• _WORK ITEM_:
Would you please output the lines of the data below from the one containing "tlp_cpl_id <= '0;" to the end, exactly and with nothing added?

• _PROVIDED DATA_:

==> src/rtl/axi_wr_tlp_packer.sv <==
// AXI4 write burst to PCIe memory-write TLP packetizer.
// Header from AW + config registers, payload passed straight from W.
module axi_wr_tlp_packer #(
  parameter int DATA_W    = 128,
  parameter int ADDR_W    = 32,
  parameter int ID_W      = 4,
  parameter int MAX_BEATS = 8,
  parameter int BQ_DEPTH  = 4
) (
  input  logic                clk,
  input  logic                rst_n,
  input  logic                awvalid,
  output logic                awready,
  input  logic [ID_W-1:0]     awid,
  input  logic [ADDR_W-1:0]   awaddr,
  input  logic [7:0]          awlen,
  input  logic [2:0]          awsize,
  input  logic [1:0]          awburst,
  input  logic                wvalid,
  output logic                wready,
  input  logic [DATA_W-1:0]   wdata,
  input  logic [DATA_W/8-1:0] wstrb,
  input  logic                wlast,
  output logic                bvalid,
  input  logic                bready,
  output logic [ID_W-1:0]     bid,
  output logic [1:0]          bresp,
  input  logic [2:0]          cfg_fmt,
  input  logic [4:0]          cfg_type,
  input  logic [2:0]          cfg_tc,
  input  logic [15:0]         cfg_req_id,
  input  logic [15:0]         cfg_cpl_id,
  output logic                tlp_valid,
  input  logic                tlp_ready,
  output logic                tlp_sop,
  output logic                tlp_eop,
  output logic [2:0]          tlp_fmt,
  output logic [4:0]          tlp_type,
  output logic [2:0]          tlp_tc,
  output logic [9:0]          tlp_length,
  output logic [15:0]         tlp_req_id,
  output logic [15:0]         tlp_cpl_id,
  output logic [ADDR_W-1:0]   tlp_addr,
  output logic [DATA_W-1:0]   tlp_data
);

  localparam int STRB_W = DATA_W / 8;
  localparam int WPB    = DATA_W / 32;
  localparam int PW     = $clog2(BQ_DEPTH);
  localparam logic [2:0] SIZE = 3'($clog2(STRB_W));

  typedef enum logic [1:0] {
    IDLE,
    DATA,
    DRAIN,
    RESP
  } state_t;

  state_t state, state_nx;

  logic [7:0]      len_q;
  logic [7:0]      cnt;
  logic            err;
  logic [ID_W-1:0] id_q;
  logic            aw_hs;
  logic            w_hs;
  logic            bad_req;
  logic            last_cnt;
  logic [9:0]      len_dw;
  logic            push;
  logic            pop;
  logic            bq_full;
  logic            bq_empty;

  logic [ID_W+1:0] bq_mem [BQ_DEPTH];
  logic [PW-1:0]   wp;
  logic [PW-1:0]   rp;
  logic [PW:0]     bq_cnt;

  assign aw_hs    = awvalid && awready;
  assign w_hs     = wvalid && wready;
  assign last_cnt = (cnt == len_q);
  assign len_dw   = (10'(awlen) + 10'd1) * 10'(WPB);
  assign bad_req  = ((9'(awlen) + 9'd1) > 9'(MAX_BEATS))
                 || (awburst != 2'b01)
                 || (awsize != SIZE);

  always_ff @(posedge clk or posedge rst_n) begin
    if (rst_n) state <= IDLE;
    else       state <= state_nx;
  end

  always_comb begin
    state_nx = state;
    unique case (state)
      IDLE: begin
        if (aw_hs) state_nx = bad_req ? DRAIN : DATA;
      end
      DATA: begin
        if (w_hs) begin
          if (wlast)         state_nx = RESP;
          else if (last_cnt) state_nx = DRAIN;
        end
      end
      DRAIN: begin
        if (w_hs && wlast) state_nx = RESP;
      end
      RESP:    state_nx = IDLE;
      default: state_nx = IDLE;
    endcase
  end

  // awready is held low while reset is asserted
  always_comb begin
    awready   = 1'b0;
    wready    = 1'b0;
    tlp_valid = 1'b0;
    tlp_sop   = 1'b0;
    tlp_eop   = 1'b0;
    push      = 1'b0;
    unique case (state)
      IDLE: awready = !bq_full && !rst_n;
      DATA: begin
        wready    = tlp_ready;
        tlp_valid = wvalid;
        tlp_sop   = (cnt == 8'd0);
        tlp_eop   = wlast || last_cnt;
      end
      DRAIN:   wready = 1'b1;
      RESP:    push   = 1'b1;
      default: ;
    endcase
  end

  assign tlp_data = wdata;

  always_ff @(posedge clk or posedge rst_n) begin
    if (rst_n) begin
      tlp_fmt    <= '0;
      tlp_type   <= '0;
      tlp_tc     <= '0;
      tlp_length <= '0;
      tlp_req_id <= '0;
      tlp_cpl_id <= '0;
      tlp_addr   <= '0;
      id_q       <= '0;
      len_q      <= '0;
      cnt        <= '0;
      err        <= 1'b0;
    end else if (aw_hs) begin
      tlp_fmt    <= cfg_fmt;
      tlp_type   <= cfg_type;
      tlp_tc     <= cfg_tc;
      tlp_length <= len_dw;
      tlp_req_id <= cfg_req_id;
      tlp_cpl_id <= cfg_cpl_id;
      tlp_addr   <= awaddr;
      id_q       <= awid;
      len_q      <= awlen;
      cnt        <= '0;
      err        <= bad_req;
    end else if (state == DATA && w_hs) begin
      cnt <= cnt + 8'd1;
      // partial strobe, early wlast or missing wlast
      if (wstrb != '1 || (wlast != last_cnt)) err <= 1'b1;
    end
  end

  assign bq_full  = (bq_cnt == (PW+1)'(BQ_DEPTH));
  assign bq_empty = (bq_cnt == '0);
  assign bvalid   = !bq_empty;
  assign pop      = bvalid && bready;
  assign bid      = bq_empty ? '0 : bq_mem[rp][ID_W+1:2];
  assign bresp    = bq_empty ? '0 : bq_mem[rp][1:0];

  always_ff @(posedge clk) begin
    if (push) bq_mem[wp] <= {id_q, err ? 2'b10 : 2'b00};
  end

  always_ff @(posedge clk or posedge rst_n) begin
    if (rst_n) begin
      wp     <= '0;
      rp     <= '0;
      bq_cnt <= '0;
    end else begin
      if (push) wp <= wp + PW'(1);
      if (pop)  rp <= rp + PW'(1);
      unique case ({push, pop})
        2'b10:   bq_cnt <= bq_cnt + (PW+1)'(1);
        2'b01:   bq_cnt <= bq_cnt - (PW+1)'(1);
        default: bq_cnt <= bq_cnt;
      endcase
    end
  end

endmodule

• _ANSWER TO THIS PROBLEM_:
      tlp_cpl_id <= '0;
      tlp_addr   <= '0;
      id_q       <= '0;
      len_q      <= '0;
      cnt        <= '0;
      err        <= 1'b0;
    end else if (aw_hs) begin
      tlp_fmt    <= cfg_fmt;
      tlp_type   <= cfg_type;
      tlp_tc     <= cfg_tc;
      tlp_length <= len_dw;
      tlp_req_id <= cfg_req_id;
      tlp_cpl_id <= cfg_cpl_id;
      tlp_addr   <= awaddr;
      id_q       <= awid;
      len_q      <= awlen;
      cnt        <= '0;
      err        <= bad_req;
    end else if (state == DATA && w_hs) begin
      cnt <= cnt + 8'd1;
      // partial strobe, early wlast or missing wlast
      if (wstrb != '1 || (wlast != last_cnt)) err <= 1'b1;
    end
  end

  assign bq_full  = (bq_cnt == (PW+1)'(BQ_DEPTH));
  assign bq_empty = (bq_cnt == '0);
  assign bvalid   = !bq_empty;
  assign pop      = bvalid && bready;
  assign bid      = bq_empty ? '0 : bq_mem[rp][ID_W+1:2];
  assign bresp    = bq_empty ? '0 : bq_mem[rp][1:0];

  always_ff @(posedge clk) begin
    if (push) bq_mem[wp] <= {id_q, err ? 2'b10 : 2'b00};
  end

  always_ff @(posedge clk or posedge rst_n) begin
    if (rst_n) begin
      wp     <= '0;
      rp     <= '0;
      bq_cnt <= '0;
    end else begin
      if (push) wp <= wp + PW'(1);
      if (pop)  rp <= rp + PW'(1);
      unique case ({push, pop})
        2'b10:   bq_cnt <= bq_cnt + (PW+1)'(1);
        2'b01:   bq_cnt <= bq_cnt - (PW+1)'(1);
        default: bq_cnt <= bq_cnt;
      endcase
    end
  end

endmodule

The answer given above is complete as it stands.